Репин встретил его шумно и радостно и тотчас же, в первые десять минут, усадив его на поставленное боком невысокое креслице, нашел для него очень экспрессивную, непринужденную позу и с обычной своей творческой страстью стал быстро лепить на холсте и его курчавые волосы, и его маленькие, пронзительные, необыкновенно живые глаза. Не в застылой академической позе возникал перед нами писатель на «крупнозернистом» холсте — нет, он был весь в движении: казалось, он присел на минуту рассказать о чем-то увлекательном, но расскажет, и встанет, и снова пойдет, куда хочет, непоседа, странник, пешеход, неутомимо шагающий с дорожной котомкой из деревни в деревню для дружески внимательного общения с народом. Сейчас он присел ненадолго, и в динамическом наклоне всего корпуса, в выражении рук и лица чувствуется, что он не один, что его окружают люди, которые слушают его с живейшим сочувствием.

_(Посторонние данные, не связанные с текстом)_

File: src/hw/rtl/rolling_fuel_consumption_macros.svh
// Assertion macros for the rolling fuel consumption block.
`ifndef ROLLING_FUEL_CONSUMPTION_MACROS_SVH
`define ROLLING_FUEL_CONSUMPTION_MACROS_SVH
`ifndef NO_ASSERTIONS
`define RFC_ASSERT_IMPL(label, clk, rst_n, ante, cons) \
  label: assert property (@(posedge clk) disable iff (!rst_n) (ante) |-> (cons)) \
    else $error("assertion failed");
`define RFC_ASSERT_NEXT(label, clk, rst_n, ante, cons) \
  label: assert property (@(posedge clk) disable iff (!rst_n) (ante) |=> (cons)) \
    else $error("assertion failed");
`else
`define RFC_ASSERT_IMPL(label, clk, rst_n, ante, cons)
`define RFC_ASSERT_NEXT(label, clk, rst_n, ante, cons)
`endif
`endif

File: src/hw/rtl/rfc_divider.sv
`timescale 1ns / 1ps
`default_nettype none
module rfc_divider #(
  parameter int unsigned NumW = 64,
  parameter int unsigned DenW = 32
) (
  input  wire logic            clk_i,
  input  wire logic            rst_ni,
  input  wire logic            start_i,
  input  wire logic [NumW-1:0] num_i,
  input  wire logic [DenW-1:0] den_i,
  output logic                 done_o,
  output logic [NumW-1:0]      quo_o
);
  localparam int unsigned CntW = $clog2(NumW + 1);
  logic [NumW-1:0] num_q, num_d;
  logic [DenW:0]   rem_q, rem_d;
  logic [DenW-1:0] den_q, den_d;
  logic [CntW-1:0] cnt_q, cnt_d;
  logic            busy_q, busy_d;
  logic [DenW:0]   trial;
  logic [DenW:0]   diff;

  assign trial = {rem_q[DenW-1:0], num_q[NumW-1]};
  assign diff = trial - {1'b0, den_q};

  always_comb begin
    num_d = num_q;
    rem_d = rem_q;
    den_d = den_q;
    cnt_d = cnt_q;
    busy_d = busy_q;
    if (start_i) begin
      num_d = num_i;
      den_d = den_i;
      rem_d = '0;
      cnt_d = CntW'(NumW);
      busy_d = 1'b1;
    end else if (busy_q) begin
      if (!diff[DenW]) begin
        rem_d = diff;
        num_d = {num_q[NumW-2:0], 1'b1};
      end else begin
        rem_d = trial;
        num_d = {num_q[NumW-2:0], 1'b0};
      end
      cnt_d = cnt_q - 1'b1;
      if (cnt_q == CntW'(1)) busy_d = 1'b0;
    end
  end

  always_ff @(posedge clk_i or negedge rst_ni) begin
    if (!rst_ni) begin
      busy_q <= 1'b0;
      cnt_q <= '0;
    end else begin
      busy_q <= busy_d;
      cnt_q <= cnt_d;
    end
  end

  always_ff @(posedge clk_i) begin
    num_q <= num_d;
    rem_q <= rem_d;
    den_q <= den_d;
  end

  assign done_o = busy_q && (cnt_q == CntW'(1));
  assign quo_o = num_d;
endmodule
`default_nettype wire

File: config.mk
export PLATFORM = sky130hd
export DESIGN_NAME = rfc_divider
export DESIGN_NICKNAME = d
export VERILOG_FILES = /design/src/hw/rtl/rolling_fuel_consumption_macros.svh /design/src/hw/rtl/rfc_divider.sv
export SDC_FILE = /design/constraint.sdc
export NUM_CORES = 1
export LEC_CHECK = 0
export BUFFER_PORTS_ARGS = -buffer_cell sky130_fd_sc_hd__buf_2
export CAP_MARGIN = 20
export CORE_ASPECT_RATIO = 0.5
export CORE_MARGIN = 5
export CORE_UTILIZATION = 41
export CTS_CLUSTER_SIZE = 30
export DETAILED_ROUTE_END_ITERATION = 6
export PLACE_DENSITY = 0.66
export SETUP_SLACK_MARGIN = 0.1
export SYNTH_ARGS = -nofsm -noshare
export SYNTH_HDL_FRONTEND = slang
export SYNTH_SLANG_ARGS = --single-unit
File: constraint.sdc
create_clock -name clk_i -period 3.23 [get_ports clk_i]
set_clock_uncertainty 0.2 [all_clocks]
set_input_delay 0.4845 -clock clk_i [delete_from_list [all_inputs] [get_ports clk_i]]
set_output_delay 0.4845 -clock clk_i [all_outputs]
set_load 0.1 [all_outputs]
* Yosys cells after proc, flatten, opt, wreduce, memory -nomap -nowiden *
Cells that the tools add are included.

word-level totals
  logic and storage cells = 19
  bits in read-only memories = 0
  latch bits = 0
  memories kept = 0
  memory bits (writable) = 0
  bits in registers = 136

operators by class
  bitwise operators = 0
  add/subtract/negate cells = 2
  multipliers = 0
  reductions and logical operators = 2
  order comparisons = 0
  divide/modulo/power cells = 0
  shifts and indexed selects = 0
  muxes and demuxes = 9
  eq/ne operators = 1

operators by type and width
  operator             count
  $mux 64              2
  $sub 33x32->33       1
  $mux 32              1
  $mux 7               2
  $eq 7x1->1 const B   1
  $sub 7x1->7 const B  1
  $mux 1               4
  $reduce_bool 2->1    1
  $logic_and 1x1->1    1

* Depth between registers and ports, before layout *
  depth after elaboration = 4
  depth in mapped cells = 13
  depth with buffers taken out = 12

* Least setup slack after synthesis *
OpenSTA, ideal clock, no wires.

  path type = register to output
  start point = register num_q[63]
  end point = output quo_o[0]
  data arrival time = 4.706 ns
  slack = -2.161 ns
  cell stages (with the launch flop) = 14
  data required time = 2.545 ns
  path buffers = 1
  cell sequence = dfxtp_1 inv_1 ha_1 inv_1 fa_1 a211o_1 a211o_1 nand3_1 a21oi_1 or2_4 a21oi_4 buf_6 nor3_1 o31ai_1

on the way
  cells in the longest elaborated chain, start to end = 4

RTL lines
  item                    line               source
  from (decl)             rfc_divider.sv:16  logic [NumW-1:0] num_q, num_d;
  from (signal assigned)  rfc_divider.sv:63  num_q <= num_d;
  $sub 33x32->33          rfc_divider.sv:25  assign diff = trial - {1'b0, den_q};
  $mux 1                  rfc_divider.sv:40  if (!diff[DenW]) begin
  $mux 64                 rfc_divider.sv:39  end else if (busy_q) begin
  $mux 64                 rfc_divider.sv:33  if (start_i) begin
  to (decl)               rfc_divider.sv:13  output logic [NumW-1:0] quo_o

Every way passes these cells.

* Final worst setup path *
Same ends and word-level chain as after synthesis.
==> src/hdl/sma_div.sv <==
`timescale 1ns / 1ps
`default_nettype none
// ----------------------------------------------------------------------------
// sma_div
// Unsigned restoring divider, one quotient bit per cycle.
// ----------------------------------------------------------------------------
module sma_div #(
  parameter int DW = 40,
  parameter int VW = 9
) (
  input  logic          clk,
  input  logic          rst_n,
  input  logic          start,
  input  logic [DW-1:0] dividend,
  input  logic [VW-1:0] divisor,
  output logic          done,
  output logic [DW-1:0] quotient
);

  localparam int CNTW = $clog2(DW);

  logic [DW-1:0]   quo_r, quo_nxt;
  logic [VW-1:0]   rem_r, rem_nxt;
  logic [VW-1:0]   dvs_r;
  logic [CNTW-1:0] cnt_r, cnt_nxt;
  logic            busy_r, busy_nxt;
  logic            done_r, done_nxt;
  logic [VW:0]     shifted;
  logic [VW:0]     trial;

  always_comb begin
    shifted  = {rem_r, quo_r[DW-1]};
    trial    = shifted - {1'b0, dvs_r};
    quo_nxt  = quo_r;
    rem_nxt  = rem_r;
    cnt_nxt  = cnt_r;
    busy_nxt = busy_r;
    done_nxt = 1'b0;
    if (start) begin
      quo_nxt  = dividend;
      rem_nxt  = '0;
      cnt_nxt  = '0;
      busy_nxt = 1'b1;
    end else if (busy_r) begin
      // restore when the trial subtract goes negative
      if (!trial[VW]) begin
        rem_nxt = trial[VW-1:0];
        quo_nxt = {quo_r[DW-2:0], 1'b1};
      end else begin
        rem_nxt = shifted[VW-1:0];
        quo_nxt = {quo_r[DW-2:0], 1'b0};
      end
      cnt_nxt = cnt_r + CNTW'(1);
      if (cnt_r == CNTW'(DW - 1)) begin
        busy_nxt = 1'b0;
        done_nxt = 1'b1;
      end
    end
  end

  always_ff @(posedge clk) begin
    if (!rst_n) begin
      busy_r <= 1'b0;
      done_r <= 1'b0;
      cnt_r  <= '0;
    end else begin
      busy_r <= busy_nxt;
      done_r <= done_nxt;
      cnt_r  <= cnt_nxt;
    end
  end

  always_ff @(posedge clk) begin
    quo_r <= quo_nxt;
    rem_r <= rem_nxt;
    if (start) begin
      dvs_r <= divisor;
    end
  end

  assign done     = done_r;
  assign quotient = quo_r;

endmodule

`default_nettype wire
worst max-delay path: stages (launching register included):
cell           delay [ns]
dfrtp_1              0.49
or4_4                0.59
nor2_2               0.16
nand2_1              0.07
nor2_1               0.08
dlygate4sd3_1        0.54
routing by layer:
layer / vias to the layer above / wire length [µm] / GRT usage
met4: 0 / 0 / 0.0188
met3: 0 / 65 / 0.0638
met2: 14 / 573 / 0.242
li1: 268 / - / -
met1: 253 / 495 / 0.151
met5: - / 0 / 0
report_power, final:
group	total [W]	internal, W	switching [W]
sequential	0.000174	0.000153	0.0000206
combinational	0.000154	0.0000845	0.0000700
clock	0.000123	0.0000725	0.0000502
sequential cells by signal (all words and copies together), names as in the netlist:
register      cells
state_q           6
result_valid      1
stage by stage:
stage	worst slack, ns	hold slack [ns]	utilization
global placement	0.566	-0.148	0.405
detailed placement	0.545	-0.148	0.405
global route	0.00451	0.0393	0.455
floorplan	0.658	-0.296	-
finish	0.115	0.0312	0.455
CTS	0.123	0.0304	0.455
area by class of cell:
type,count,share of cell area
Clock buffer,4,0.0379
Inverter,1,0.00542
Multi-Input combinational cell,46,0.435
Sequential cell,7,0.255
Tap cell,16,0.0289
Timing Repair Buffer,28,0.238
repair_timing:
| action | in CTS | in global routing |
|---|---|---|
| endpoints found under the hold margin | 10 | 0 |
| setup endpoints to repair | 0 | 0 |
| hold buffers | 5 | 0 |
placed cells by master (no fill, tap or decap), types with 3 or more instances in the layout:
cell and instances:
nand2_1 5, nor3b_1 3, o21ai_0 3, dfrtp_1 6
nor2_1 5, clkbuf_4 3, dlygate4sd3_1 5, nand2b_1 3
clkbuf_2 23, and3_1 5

Добиваясь типичности, Репин отмел, как случайные, следы утомления и грусти, которые были в то время на этом лице. На портрете лицо бодрое, без тени уныния.
Чуть только Репин усадил его в нужную позу, он, Короленко, сразу же стал рассказывать нам о своей жизни в Румынии, о своей поездке в Америку, о Сибири, об Анненском, о художнике Ярошенко, о Горьком, о Чехове; все мы слушали его с восхищением.
Репин так и изобразил Короленко в позе оживленного рассказчика. С тех пор прошло уже больше полувека, но и сейчас стоит мне только взглянуть на репинский портрет Короленко, воспроизводящийся нынче во многих изданиях, и портрет начинает звучать, словно Репин вместе с человеком запечатлел на холсте его голос. Я не только вижу Короленко, но и слышу (до иллюзии ясно!) его мягкую, южную, образную, богатую жизненным юмором речь.
Весь этот выразительный и очень похожий портрет был написан сразу, в один день, широкой, размашистой, уверенной кистью, но, к сожалению, художник стал переделывать его, добиваясь гармонии красок, и после каждой новой переделки портрет становился все хуже: в конце концов мазки кое-где утратили свою лаконичность, стали раздребезженными, вялыми, что очень огорчило Короленко, который с самого начала от души полюбил созданный Репиным образ.
Вместе с Репиным тогда же, в его мастерской, написал Владимира Галактионовича и Бродский.
После первого сеанса писателю пришлось еще раза три в этот месяц посещать «Пенаты» и снова позировать Репину, жаждавшему «доработать» портрет, который, повторяю, был, в сущности, совершенно закончен. И не было случая, чтобы, возвращаясь от Репина, Короленко не восхвалял его удивительной скромности:
— Скромность невероятная и совсем для меня неожиданная!
Владимир Галактионович не знал, что то же самое — и теми же словами — говорит о нем Репин после каждого свидания с ним.
Через много лет престарелый художник, заговорив в одном из писем ко мне о некоторых вещах Короленко, вспомнил то время, когда знаменитый писатель позировал ему для портрета, и снова не преминул восхвалить его скромность.
«Какая гениальная вещь его „Тени“, — восхищался Илья Ефимович в письме. — Удивительно, непостижимо! Как мог он так близко подойти к святая святых язычества!.. И подумать только: это сделал наш простоватый полтавец — чудеса! А его мелкие жанры! Вот откуда вышел Горький. А помните наши сеансы здесь? — он образец скромности и правды».[40]